For example, suppose we want to see the list of countries where we have projects. If we do
this:
SELECT p_Country FROM Projects;

we get all the countries for all the projects; if there are 5 projects in Canada, "Canada" will
appear 5 times in the list.

If we want only the different countries, we can do this:

SELECT DISTINCT p_Country FROM Projects;

where the DISTINCT clause will list only different occurences; if an item is selected more
than once, only one will appear.

Case study - Bids management

Our organization, FAM.org, runs development projects in foreign countries.


Each project has a name, a project chief (or Head), a start and end date and an amount of money
budgeted to complete the project.
To actually operate the projects, FAM calls upon companies from the private sector.
For every project, companies are invited to submit bids. They must specify how much they will
charge to do the project. FAM will compare the bids and will select a company from the list of
bidders.
In order to submit a bid, a company must be registered with FAM. It must provide details such
as: name of CEO, number of employees and date of creation of the company. City and state in
which the company HQ is located are also important because, as you may guess, there will be
politics involved.
The purpose of the database is to track the bids. There are hundreds of projects ongoing or
planned at any given time and there are dozens of companies bidding on those projects. Just
tracking all the bids is a big job.
FAM wants to be able to see which companies bid on which projects, how much the bids differ
from the budget amounts, how qualified are the companies in terms of experience and size, what
are the project start and end dates for all the various projects, etc.

Download sample database

You can download the sample Bids management database from the Download Area
The database is created in MySQL and MySQL Query Browser is used to execute the managers'
requests.
Which companies bid on project 05-7777?

SELECT WITH THE AGGREGATE FUNCTIONS


You use aggregates in the SELECT statement when you want to get summary information
(statistics) on sets of data.

Here we assume that you've done enough programming to know that a function is a system-
defined program that accepts a parameter from the user and returns an answer. A function is
always composed of a keyword followed by parentheses ( ).

Aggregate functions
SUM (expression) total values in a numeric expression
AVG (expression) average values in a numeric expression
COUNT (expression) the number of non-null values
COUNT (*) the number of selected rows
MAX (expression) the highest value in the expression
MIN (expression) the lowest value in the expression

First, note that an aggregate function will always return only one row. That's because it answers
a question refering to a group or set of data. You can find the biggest value in the set but, you
can't know what item that biggest value refers to. Same with smallest value or average.

It looks like a good idea to write something like:

SELECT ProdNum, ProdName, MIN(Cost) FROM Products;


to get the name of the lowest-cost item.
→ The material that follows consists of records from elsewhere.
[src/rtl/fb_ram_arbiter.sv]
// Frame-buffer RAM arbiter: VGA pixel fetch (fixed latency, absolute priority) plus a
// single-entry buffered pixel writer. Optional colour-bar test pattern under FB_TESTPAT_EN.
module fb_ram_arbiter #(
    parameter int unsigned H_ACT  = 320,
    parameter int unsigned V_ACT  = 240,
    parameter int unsigned ADDR_W = 17,
    parameter int unsigned RD_LAT = 1
) (
    input  logic              clock,
    input  logic              reset,
`ifdef FB_TESTPAT_EN
    input  logic              test_mode,
`endif
    input  logic              rd_req,
    input  logic [10:0]       cur_x,
    input  logic [10:0]       cur_y,
    output logic [7:0]        pix_r,
    output logic [7:0]        pix_g,
    output logic [7:0]        pix_b,
    output logic              pix_valid,
    input  logic              wr_valid,
    output logic              wr_ready,
    input  logic [ADDR_W-1:0] wr_addr,
    input  logic [23:0]       wr_data,
    output logic [ADDR_W-1:0] ram_addr,
    output logic [23:0]       ram_wdata,
    output logic              ram_wren,
    input  logic [23:0]       ram_rdata,
    output logic              wr_oob,
    output logic [15:0]       wr_stall_cnt
);

    localparam int unsigned NPIX  = H_ACT * V_ACT;
    localparam int unsigned DEPTH = RD_LAT + 1;

    typedef enum logic [1:0] {
        OP_IDLE,
        OP_READ,
        OP_WRITE
    } op_e;

    op_e               op_sel;
    logic              in_win;
    logic              rd_hit;
    logic [ADDR_W-1:0] rd_addr;
    logic              hold_full;
    logic [ADDR_W-1:0] hold_addr;
    logic [23:0]       hold_data;
    logic              issue_now;
    logic              wr_accept;
    logic              wr_in_range;
    logic [DEPTH-1:0]  tag_valid;
    logic [DEPTH-1:0]  tag_win;
    logic [23:0]       pix_next;

    assign in_win  = (32'(cur_x) < H_ACT) && (32'(cur_y) < V_ACT);
    assign rd_hit  = rd_req & in_win;
    // Modular arithmetic: computing in ADDR_W bits equals full-width then truncation.
    assign rd_addr = ADDR_W'(cur_y) * ADDR_W'(H_ACT) + ADDR_W'(cur_x);

    // One RAM op per clock; an in-window fetch always wins the slot.
    always_comb begin
        op_sel = OP_IDLE;
        if (rd_hit) begin
            op_sel = OP_READ;
        end else if (hold_full) begin
            op_sel = OP_WRITE;
        end
    end

    assign issue_now   = (op_sel == OP_WRITE);
    assign wr_ready    = ~reset & (~hold_full | issue_now);
    assign wr_accept   = wr_valid & wr_ready;
    assign wr_in_range = (32'(wr_addr) < NPIX);

    always_ff @(posedge clock) begin
        if (reset) begin
            ram_addr     <= '0;
            ram_wdata    <= '0;
            ram_wren     <= 1'b0;
            hold_full    <= 1'b0;
            hold_addr    <= '0;
            hold_data    <= '0;
            wr_oob       <= 1'b0;
            wr_stall_cnt <= '0;
        end else begin
            ram_wren <= 1'b0;
            case (op_sel)
                OP_READ: begin
                    ram_addr <= rd_addr;
                end
                OP_WRITE: begin
                    ram_addr  <= hold_addr;
                    ram_wdata <= hold_data;
                    ram_wren  <= 1'b1;
                end
                default: begin
                end
            endcase

            // Issue and refill can happen on the same edge; the refill wins.
            if (issue_now) begin
                hold_full <= 1'b0;
            end
            if (wr_accept && wr_in_range) begin
                hold_full <= 1'b1;
                hold_addr <= wr_addr;
                hold_data <= wr_data;
            end
            if (wr_accept && !wr_in_range) begin
                wr_oob <= 1'b1;
            end

            if (hold_full && rd_hit && (wr_stall_cnt != 16'hFFFF)) begin
                wr_stall_cnt <= wr_stall_cnt + 16'd1;
            end
        end
    end

`ifdef FB_TESTPAT_EN
    logic [DEPTH-1:0] tag_tp;
    logic [23:0]      tag_col [DEPTH];
    logic [2:0]       bar_idx;

    function automatic logic [23:0] bar_colour(input logic [2:0] idx);
        case (idx)
            3'd0:    bar_colour = 24'hFFFFFF;
            3'd1:    bar_colour = 24'hFFFF00;
            3'd2:    bar_colour = 24'h00FFFF;
            3'd3:    bar_colour = 24'h00FF00;
            3'd4:    bar_colour = 24'hFF00FF;
            3'd5:    bar_colour = 24'hFF0000;
            3'd6:    bar_colour = 24'h0000FF;
            default: bar_colour = 24'h000000;
        endcase
    endfunction

    assign bar_idx = 3'({cur_x, 3'b000} / 14'(H_ACT));

    // Bar colour rides alongside the fetch tag so pattern latency matches RAM latency.
    always_ff @(posedge clock) begin
        tag_tp[0]  <= test_mode;
        tag_col[0] <= bar_colour(bar_idx);
        for (int i = 1; i < int'(DEPTH); i++) begin
            tag_tp[i]  <= tag_tp[i-1];
            tag_col[i] <= tag_col[i-1];
        end
    end
`endif

    always_ff @(posedge clock) begin
        if (reset) begin
            tag_valid <= '0;
            tag_win   <= '0;
        end else begin
            tag_valid[0] <= rd_req;
            tag_win[0]   <= in_win;
            for (int i = 1; i < int'(DEPTH); i++) begin
                tag_valid[i] <= tag_valid[i-1];
                tag_win[i]   <= tag_win[i-1];
            end
        end
    end

    always_comb begin
        pix_next = 24'h000000;
        if (tag_win[RD_LAT]) begin
`ifdef FB_TESTPAT_EN
            pix_next = tag_tp[RD_LAT] ? tag_col[RD_LAT] : ram_rdata;
`else
            pix_next = ram_rdata;
`endif
        end
    end

    always_ff @(posedge clock) begin
        if (reset) begin
            pix_r     <= 8'h00;
            pix_g     <= 8'h00;
            pix_b     <= 8'h00;
            pix_valid <= 1'b0;
        end else begin
            pix_valid <= tag_valid[RD_LAT];
            if (tag_valid[RD_LAT]) begin
                pix_r <= pix_next[23:16];
                pix_g <= pix_next[15:8];
                pix_b <= pix_next[7:0];
            end
        end
    end

endmodule

[config.mk]
export PLATFORM = sky130hd
export DESIGN_NAME = fb_ram_arbiter
export DESIGN_NICKNAME = d
export VERILOG_FILES = /design/src/rtl/fb_ram_arbiter.sv
export SDC_FILE = /design/constraint.sdc
export NUM_CORES = 1
export LEC_CHECK = 0
export BUFFER_PORTS_ARGS = -buffer_cell sky130_fd_sc_hd__buf_2
export CAP_MARGIN = 10
export CORE_MARGIN = 1
export CORE_UTILIZATION = 30
export DETAILED_ROUTE_END_ITERATION = 7
export SYNTH_ARGS = -nofsm -noshare
export SYNTH_HDL_FRONTEND = slang
export SYNTH_SLANG_ARGS = --single-unit
[constraint.sdc]
create_clock -name clock -period 4.2 [get_ports clock]
set_input_delay 1.05 -clock clock [delete_from_list [all_inputs] [get_ports clock]]
set_output_delay 1.05 -clock clock [all_outputs]
set_load 0.005 [all_outputs]
==> impl_metrics.toml, run 1 <==
[setup_path]
setup.worst_path.end_class = "flip-flop"
reg2reg_to = "pix_r[7]$_SDFFE_PP0P_"
path_max_fanout = 5
reg2reg_depth = 3
startpoint_type = "input pin"
worstReg2RegStart = "tag_valid[1]$_SDFF_PP0_"
r2r_slack_ps = 2080
worstPathRequired_ps = 4500
critPathLaunch = "cur_y[1]"
arrival_ps = 3720
worstSetupPathType = "in -> reg"

[hold_path]
holdPathEnd = "tag_win[1]$_SDFF_PP0_"
worstHoldStart = "tag_win[0]$_SDFF_PP0_"
holdCritPathClass = "reg -> reg"
hold_depth = 1

[floorplanning]
coreArea_um2 = 18600
die_h_um = 140
ios = 176
dieWidth_um = 140
row_count = 50
start_util_pct = 30.5
die-area_um2 = 19500

[synthesis]
yosysTopAreaCellShare_pct = 45.7
syn_nets = 744
synth_seq_area_share_pct = 45.7
synthFlopType = "dfxtp_1"
synth-seq-cells = 130
syn_area_um2 = 5690
ys_types = 54
avgSynthCellArea_um2 = 9.03
synth_warnings = 0
netlist_top_cells_area = "dfxtp_1 (46%), mux2i_1 (9.3%), nor2_1 (6.9%)"
async_reset_ff_share_pct = 0
synth_edf_count = 0
yosysTopAreaCell = "dfxtp_1"
syn_inst = 630

[run_status]
status = "finished clean"

[route]
dr.pass1.iters = 5
num_vias = 4785
drc = 0
wl_per_cell_um = 13.5
vias_per_cell = 4.59
ant_nets = 0
dr.first_iter.drc_count = 144
m1WireLength_um = 6670
highest_layer = "met5"
dr_wl_met3_um = 1020
wl_met2_um = 6220
finalWirelength_um = 14100

[clock_tree]
clk_pin_slew_worst_paths_ps = 60
clockBufferDepth = 2
holdBufCountCts = 0
cts_tree = "yes"
cts_max_level = 4
ctsRootBufferMaster = "clkbuf_16"
post_cts_resized = 0
cts_buffers = 17
clk_latency_ps = 410
clkSinkCount = 130
post_cts_buffers = 0

[global_route]
grt_max_degree = 91
antenna_found_initial = 2
grt_pass1_vias = 4418
grt.total_usage_pct = 14.5
overflow = 0
grt_pass1_wl_um = 22400

[place]
gp_congestion = 0.811
hpwl_um = 9790
place_area_um2 = 6760
pre_cts_ws_ps = 360
dp.cells = 1009
port-buffer-count = 175

[power]
power.density_nw_per_um2 = 408
leakagePower_uw = 0.00315
irDropWorstVdd_mv = 0.191

[sta]
setup_viol = 0
fin_crit_sh_pct = 81.3
finalCriticalPeriod_ps = 3410
clock_skew_ps = 10.4
worstMarginPinSlew_ps = 974
hold_viol_final = 0
setup_ws_ps = 786
maxSlewHeadroom_pct = 35.1
tns_ps = 0
slew_violations = 0
rsz0062_at_grt = "no"
fmax_mhz = 293

[layout]
fin_nets = 908
utilization_pct = 39.4
area_growth_pct = 28.9
drive_gt1_share_pct = 27.9
finalInstanceArea_um2 = 7340
stdcell_count = 1042

[run]
cap_violations = 0
## flip-flops by register name (all words and copies together) (netlist names), 2 cells and up
signal and flops:
hold_data 24, tag_valid 2, pix_b 8, pix_g 8, ram_addr 17, hold_addr 17
tag_win 2, ram_wdata 24, wr_stall_cnt 16, pix_r 8
## where the power goes
group / switching [µW] / internal (µW)
clock: 561 / 865
sequential: 13.9 / 1260
combinational: 164 / 137
## routing by layer
layer / vias to the layer above / track usage [%]
met5: - / 0
met3: 12 / 6.13
met4: 2 / 4.28
met2: 132 / 22.7
met1: 2143 / 18.0
li1: 2496 / -
## worst max-delay path, cell delays in order
cell       delay (ps)
buf_2             120
ha_1              290
ha_1              240
fa_1              430
a211oi_2          370
nor4_1            110
a2111oi_2         370
and4bb_1          250
xnor3_1           330
o21a_1            170
## layout make-up
| class | count | area (µm²) |
|---|---|---|
| Tap cell | 234 | 293 |
| Fill cell | 1898 | 11300 |
| Timing Repair Buffer | 181 | 923 |
| Clock buffer | 21 | 470 |
| Multi-Input combinational cell | 454 | 2910 |
| Antenna cell | 1 | 2.50 |
| Sequential cell | 130 | 2600 |
| Inverter | 10 | 37.5 |
| Clock inverter | 11 | 103 |
## cells in the final DEF (no fill, tap or decap), types with 3 or more instances in the layout
cell type	n
dfxtp_1	130
o21ai_0	14
a211oi_1	17
clkinv_2	3
clkbuf_8	3
nand2_1	56
nor3b_1	3
mux2i_1	53
nand2b_1	3
clkinvlp_4	3
nor2b_1	33
buf_4	7
nand4_1	5
and2_1	5
inv_6	3
xor2_1	3
nor3_1	5
nand3_1	8
nor2_1	104
xnor2_1	15
a31oi_1	3
a21oi_1	62
or3_1	4
nor4_1	4
buf_2	174
clkbuf_16	17
ha_1	21
inv_1	9
## synth_stat cells, types with 3 or more instances
cell type	number
buf_2	8
o21ai_0	14
nor4_1	4
xnor2_1	15
nor3_1	5
xor2_1	3
nor2b_1	33
and2_1	5
nand4_1	5
nand2b_1	3
dfxtp_1	130
inv_1	9
or3_1	4
a31oi_1	3
buf_4	4
nand2_1	56
mux2i_1	53
a21oi_1	62
a211oi_1	17
clkbuf_1	24
ha_1	21
nand3_1	8
nor3b_1	3
nor2_1	104
## worst max-delay path by stage
stage | endpoint | cells after the start
after floorplan | ram_addr[16]$_SDFFE_PP0P_ | 9
after global placement | ram_addr[16]$_SDFFE_PP0P_ | 10
after detailed placement | ram_addr[16]$_SDFFE_PP0P_ | 10
after CTS | ram_addr[16]$_SDFFE_PP0P_ | 10
after global routing | wr_ready | 6
final | ram_addr[16]$_SDFFE_PP0P_ | 10
## cells by family (layout without fill, tap and decap cells)
logic type / count (synthesis) / after routing / share of synthesized area, %
buffers and inverters: 46 / 223 / 3.47
multiplexers: 54 / 54 / 9.52
adder cells (fa/ha/maj): 23 / 23 / 5.32
XOR/XNOR: 19 / 19 / 3.17
flip-flops: 130 / 130 / 45.7
AND/OR/NAND/NOR: 242 / 242 / 20.0
AO/OA/AOI/OAI: 116 / 116 / 12.8
other: 0 / 1 / 0
## per-stage QoR
step                      hold slack, ps  total power (µW)
final                                433              3000
after global routing                 457              3140
after CTS                            436              3040
after detailed placement             423              1600
after global placement               425              1600
after floorplan                      414              1500
Note: power is estimated with default switching activity, not from simulation.
==> inputs of run 2 (changes only) <==
- clock period: 4.2 -> 3.4 ns (I/O delays scaled with it)
==> impl_metrics.toml, run 2 (synthesis results as in run 1) <==
[setup_path]
r2r_slack_ps = 1430
slowest_stage = "fa_1"
cp_num_buf_inv = 1
critPathTopFamily = "adder cells"
cp_common_cell = "ha_1"
path_max_fanout = 3
startpoint_type = "input pin"
cpPeakStageDelay_ps = 430
arrival_ps = 3390
critPathLaunch = "cur_y[1]"
worstSetupPathType = "in -> reg"
crit_chain = "buf_2 -> ha_1 -> ha_1 -> fa_1 -> a211oi_2 -> nor4_1 -> a2111oi_2 -> and4bb_1 -> xnor3_1 -> o21a_1"
worstPathRequired_ps = 3710
reg2reg_depth = 6
reg2reg_to = "wr_stall_cnt[3]$_SDFFE_PP0P_"
worstReg2RegStart = "wr_stall_cnt[7]$_SDFFE_PP0P_"
setup.worst_path.end_class = "flip-flop"

[layout]
final_cell_mix = "buf_2 (174), dfxtp_1 (130), nor2_1 (104)"
finalInstanceArea_um2 = 7450
fin_nets = 921
area_growth_pct = 30.9
final_common_cell = "buf_2"
stdcell_count = 1054
drive_gt1_share_pct = 29.1
utilization_pct = 40.0
reg.largest.list = "hold_data: 24 flops, ram_wdata: 24 flops"

[clock_tree]
clkSinkCount = 130
cts_tree = "yes"
clockBufferDepth = 2
cts_max_level = 4
cts_buffers = 17
post_cts_resized = 0
clk_pin_slew_worst_paths_ps = 60
holdBufCountCts = 0
ctsRootBufferMaster = "clkbuf_16"
post_cts_buffers = 0
clk_latency_ps = 410

[global_route]
grt_pass1_wl_um = 22500
grt_pass1_vias = 4364
overflow = 0
grt.total_usage_pct = 14.6
antenna_found_initial = 2
grt_max_degree = 54

[hold_path]
worstHoldStart = "tag_valid[0]$_SDFF_PP0_"
holdPathEnd = "tag_valid[1]$_SDFF_PP0_"
hold_depth = 1
holdCritPathClass = "reg -> reg"

[sta]
slew_violations = 0
maxSlewHeadroom_pct = 35.6
rsz0062_at_grt = "no"
setup_viol = 0
worstMarginPinSlew_ps = 967
fmax_mhz = 324
finalCriticalPeriod_ps = 3090
tns_ps = 0
clock_skew_ps = 5.68
hold_viol_final = 0
setup_ws_ps = 314
fin_crit_sh_pct = 90.8

[place]
port-buffer-count = 175
dp.cells = 1022
place_area_um2 = 6870
hpwl_um = 9900
gp_congestion = 0.827
pre_cts_ws_ps = -133

[power]
swShare_pct = 24.3
irDropWorstVdd_mv = 0.251
p_clk_share_pct = 47.3
comb_power_share_pct = 11.0
p_int_uw = 2840
leakagePower_uw = 0.00322
power_switching_uw = 911
seqPwrFrac_pct = 41.7
power.density_nw_per_um2 = 504

[route]
num_vias = 4856
finalWirelength_um = 14200
dr.pass1.iters = 4
m1WireLength_um = 6690
highest_layer = "met5"
dr.first_iter.drc_count = 198
ant_nets = 0
dr_wl_met3_um = 991
drc = 0
vias_per_cell = 4.61
wl_met2_um = 6280
wl_per_cell_um = 13.4

[floorplanning]
row_count = 50
coreArea_um2 = 18600
die_h_um = 140
die-area_um2 = 19500
start_util_pct = 30.5
dieWidth_um = 140
ios = 176

[run_status]
status = "finished clean"

[run]
cap_violations = 0
run 2: cell count changes in the layout (fill, tap and decap cells not counted):
cell,previous run,this run
clkbuf_1,1,0
inv_6,3,2
clkinv_4,1,2
buf_4,7,19
clkinv_2,3,5
clkbuf_8,3,1
bufinv_16,1,2
buf_12,0,1
clkinvlp_4,3,2
run 2: how the worst max path moves through the flow:
stage	to	slack [ps]	cells after the start
final	ram_addr[16]$_SDFFE_PP0P_	310	10
after global routing	ram_addr[16]$_SDFFE_PP0P_	210	11
after CTS	ram_addr[16]$_SDFFE_PP0P_	310	10
after detailed placement	ram_addr[16]$_SDFFE_PP0P_	-130	10
after global placement	ram_addr[16]$_SDFFE_PP0P_	-40	10
after floorplan	ram_addr[16]$_SDFFE_PP0P_	60	9
run 2: area by class of cell:
class,instances,area (µm²)
sequential,130,2600
fill,1894,11200
antenna,1,2.50
multi-input combinational,454,2910
clock inverter,13,135
inverter,10,37.5
clock buffer,18,439
timing repair buffer,194,1030
tap,234,293
run 2: worst reg2reg max path, delay by kind of cell (launching register included):
family	cells	cell delay, ps
simple gates	5	1290
flops	1	400
xor+xnor	1	160
run 2: metal layers:
metal | vias to the layer above | track usage [%]
li1 | 2532 | -
met3 | 17 | 5.71
met1 | 2168 | 18.3
met5 | - | 0
met4 | 2 | 5.26
met2 | 137 | 22.6
run 2: through the flow:
stage	total power [µW]	hold WS, ps
after global routing	3930	460
after detailed placement	2010	425
after floorplan	1850	414
final	3750	433
after global placement	2010	419
after CTS	3820	439
run 2: power groups by stage:
stage,logic (µW),clock network (µW),registers (µW)
floorplan,258,0,1600
global placement,411,0,1600
detailed placement,415,0,1600
CTS,417,1840,1560
global route,460,1900,1570
finish,412,1780,1560
==> inputs of run 3 (changes only) <==
- CORE_UTILIZATION: 30 -> 51
- PLACE_DENSITY: default -> 0.8
- clock period: 3.4 -> 2.9 ns (I/O delays scaled with it)
==> impl_metrics.toml, run 3 (synthesis results as in run 1) <==
[route]
vias_per_cell = 5.23
num_vias = 5050
dr.pass1.iters = 4
drc = 0
ant_nets = 0
finalWirelength_um = 13400
dr.first_iter.drc_count = 250
wl_per_cell_um = 13.9

[clock_tree]
clk_latency_ps = 500
cts_buffers = 17
holdBufCountCts = 0
cts_max_level = 4
clk_pin_slew_worst_paths_ps = 60
post_cts_buffers = 0
clockBufferDepth = 2
clkSinkCount = 130
cts_tree = "yes"
post_cts_resized = 0
ctsRootBufferMaster = "clkbuf_8"

[setup_path]
r2r_slack_ps = 840
reg2reg_to = "ram_wdata[11]$_SDFFE_PP0P_"
worstReg2RegStart = "hold_full$_SDFFE_PP0P_"
arrival_ps = 2040
worstSetupPathType = "in -> out"
worstPathRequired_ps = 2170
startpoint_type = "input pin"
crit_chain = "buf_2 -> nor4_1 -> and4b_1 -> and2_1 -> a21oi_1 -> buf_2"
cpPeakStageDelay_ps = 450
reg2reg_depth = 4
slowest_stage = "and4b_1"
path_max_fanout = 6
setup.worst_path.end_class = "primary output"
cp_common_cell = "buf_2"

[power]
seqPwrFrac_pct = 40.2
p_clk_share_pct = 48.8
swShare_pct = 22.7
p_int_uw = 3530
power.density_nw_per_um2 = 611
comb_power_share_pct = 11.0
power_switching_uw = 1040
leakagePower_uw = 0.00328
irDropWorstVdd_mv = 0.336

[place]
port-buffer-count = 175
dp.cells = 934
gp_congestion = 0.874
hpwl_um = 9830
place_area_um2 = 6840

[layout]
fin_nets = 927
diodes = 0
regArea_um2 = 2600
multi_input_area_um2 = 2950
final_cell_mix = "buf_2 (174), dfxtp_1 (130), nor2_1 (104)"
area_growth_pct = 31.4
n_fill_cell = 838
utilization_pct = 69.0
stdcell_count = 966
final_common_cell = "buf_2"
reg.largest.list = "hold_data: 24 flops, ram_wdata: 24 flops"
drive_gt1_share_pct = 30.3
finalInstanceArea_um2 = 7480

[global_route]
grt_max_degree = 45
grt.total_usage_pct = 23.6
antenna_found_initial = 0
grt_pass1_wl_um = 21400
grt_pass1_vias = 4689
overflow = 0

[sta]
fin_crit_sh_pct = 95.3
clock_skew_ps = 8.93
finalCriticalPeriod_ps = 2760
worstMarginPinSlew_ps = 928
setup_viol = 0
maxSlewHeadroom_pct = 38.1
fmax_mhz = 362
hold_viol_final = 0
rsz0062_at_grt = "no"
tns_ps = 0
slew_violations = 0

[floorplanning]
row_count = 38
ios = 176
dieWidth_um = 108
coreArea_um2 = 10800
start_util_pct = 52.5
die_h_um = 108
die-area_um2 = 11600

[run_status]
status = "finished clean"

[run]
cap_violations = 0

[hold_path]
hold_depth = 1
worstHoldStart = "tag_valid[0]$_SDFF_PP0_"
holdCritPathClass = "reg -> reg"
holdPathEnd = "tag_valid[1]$_SDFF_PP0_"
run 3: area by class of cell:
| type | count | share of cell area (%) |
|---|---|---|
| well taps | 140 | 2.34 |
| clock inverters | 12 | 2.38 |
| inverters | 10 | 0.502 |
| flip-flops and latches | 130 | 34.8 |
| multi-input cells | 454 | 39.4 |
| repair buffers | 200 | 14.4 |
| clock buffers | 20 | 6.09 |
run 3: worst max path at each step:
| stage | startpoint | end | slack [ps] | cells past startpoint |
|---|---|---|---|---|
| 3_5_place_dp | cur_y[1] | ram_addr[16]$_SDFFE_PP0P_ | -240 | 11 |
| 5_1_grt | cur_x[9] | wr_ready | 100 | 6 |
| 3_3_place_gp | cur_y[1] | ram_addr[16]$_SDFFE_PP0P_ | -180 | 11 |
| 2_1_floorplan | cur_y[1] | ram_addr[16]$_SDFFE_PP0P_ | -30 | 9 |
| 4_1_cts | cur_x[9] | wr_ready | 160 | 6 |
| 6_report | cur_x[9] | wr_ready | 140 | 6 |
run 3: per-layer routing:
layer | vias to the layer above | wire (µm) | part of all wire, % | GRT usage (%)
li1 | 2536 | - | - | -
met1 | 2332 | 5610 | 42 | 26.6
met2 | 166 | 6710 | 50 | 41.8
met3 | 16 | 865 | 6.5 | 7.32
met4 | 0 | 218 | 1.6 | 7.93
met5 | - | 0 | 0 | 0
run 3: power groups by stage:
stage                     sequential [µW]  clock [µW]  combinational [µW]
final                                1840        2230                 503
after global placement               1870           0                 486
after floorplan                      1870           0                 314
after CTS                            1840        2270                 504
after global routing                 1840        2360                 560
after detailed placement             1870           0                 500
run 3: critical path: cells and delay by family:
kind | cells | cell delay, ps
AND/OR/NAND/NOR | 3 | 960
buffers and inverters | 2 | 280
AO/OA/AOI/OAI | 1 | 70
run 3: per-stage QoR:
step / power, µW / hold WS [ps] / setup slack [ps]
after global routing: 4750 / 433 / 105
after detailed placement: 2370 / 424 / -236
after floorplan: 2180 / 414 / -34.4
after CTS: 4610 / 427 / 157
after global placement: 2360 / 418 / -177
final: 4570 / 436 / 135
But it won't work because the aggregates don't work on
individual rows.

EXAMPLES:

To obtain the biggest SellPrice in the Products table:

SELECT MAX(SellPrice) FROM Products;

To obtain the number of rows in the Products table, in fact the number of products carried:

SELECT COUNT(*) FROM Products;


Now, the previous statement will count the number of products based on the number of primary
keys or Product numbers entered.

If you thought that there might be many duplicates in the items carried, you assume that the
duplicates would have the same ProdName; so by counting ProdName and DISTINCT
ProdName you would get an idea of how many duplicates there are, although you cannot
establish what they are:

SELECT COUNT(ProdName) FROM Products;

SELECT DISTINCT COUNT(ProdName) FROM Products;

The WHERE clause can also be used with aggregates to define the set of data to be calculated.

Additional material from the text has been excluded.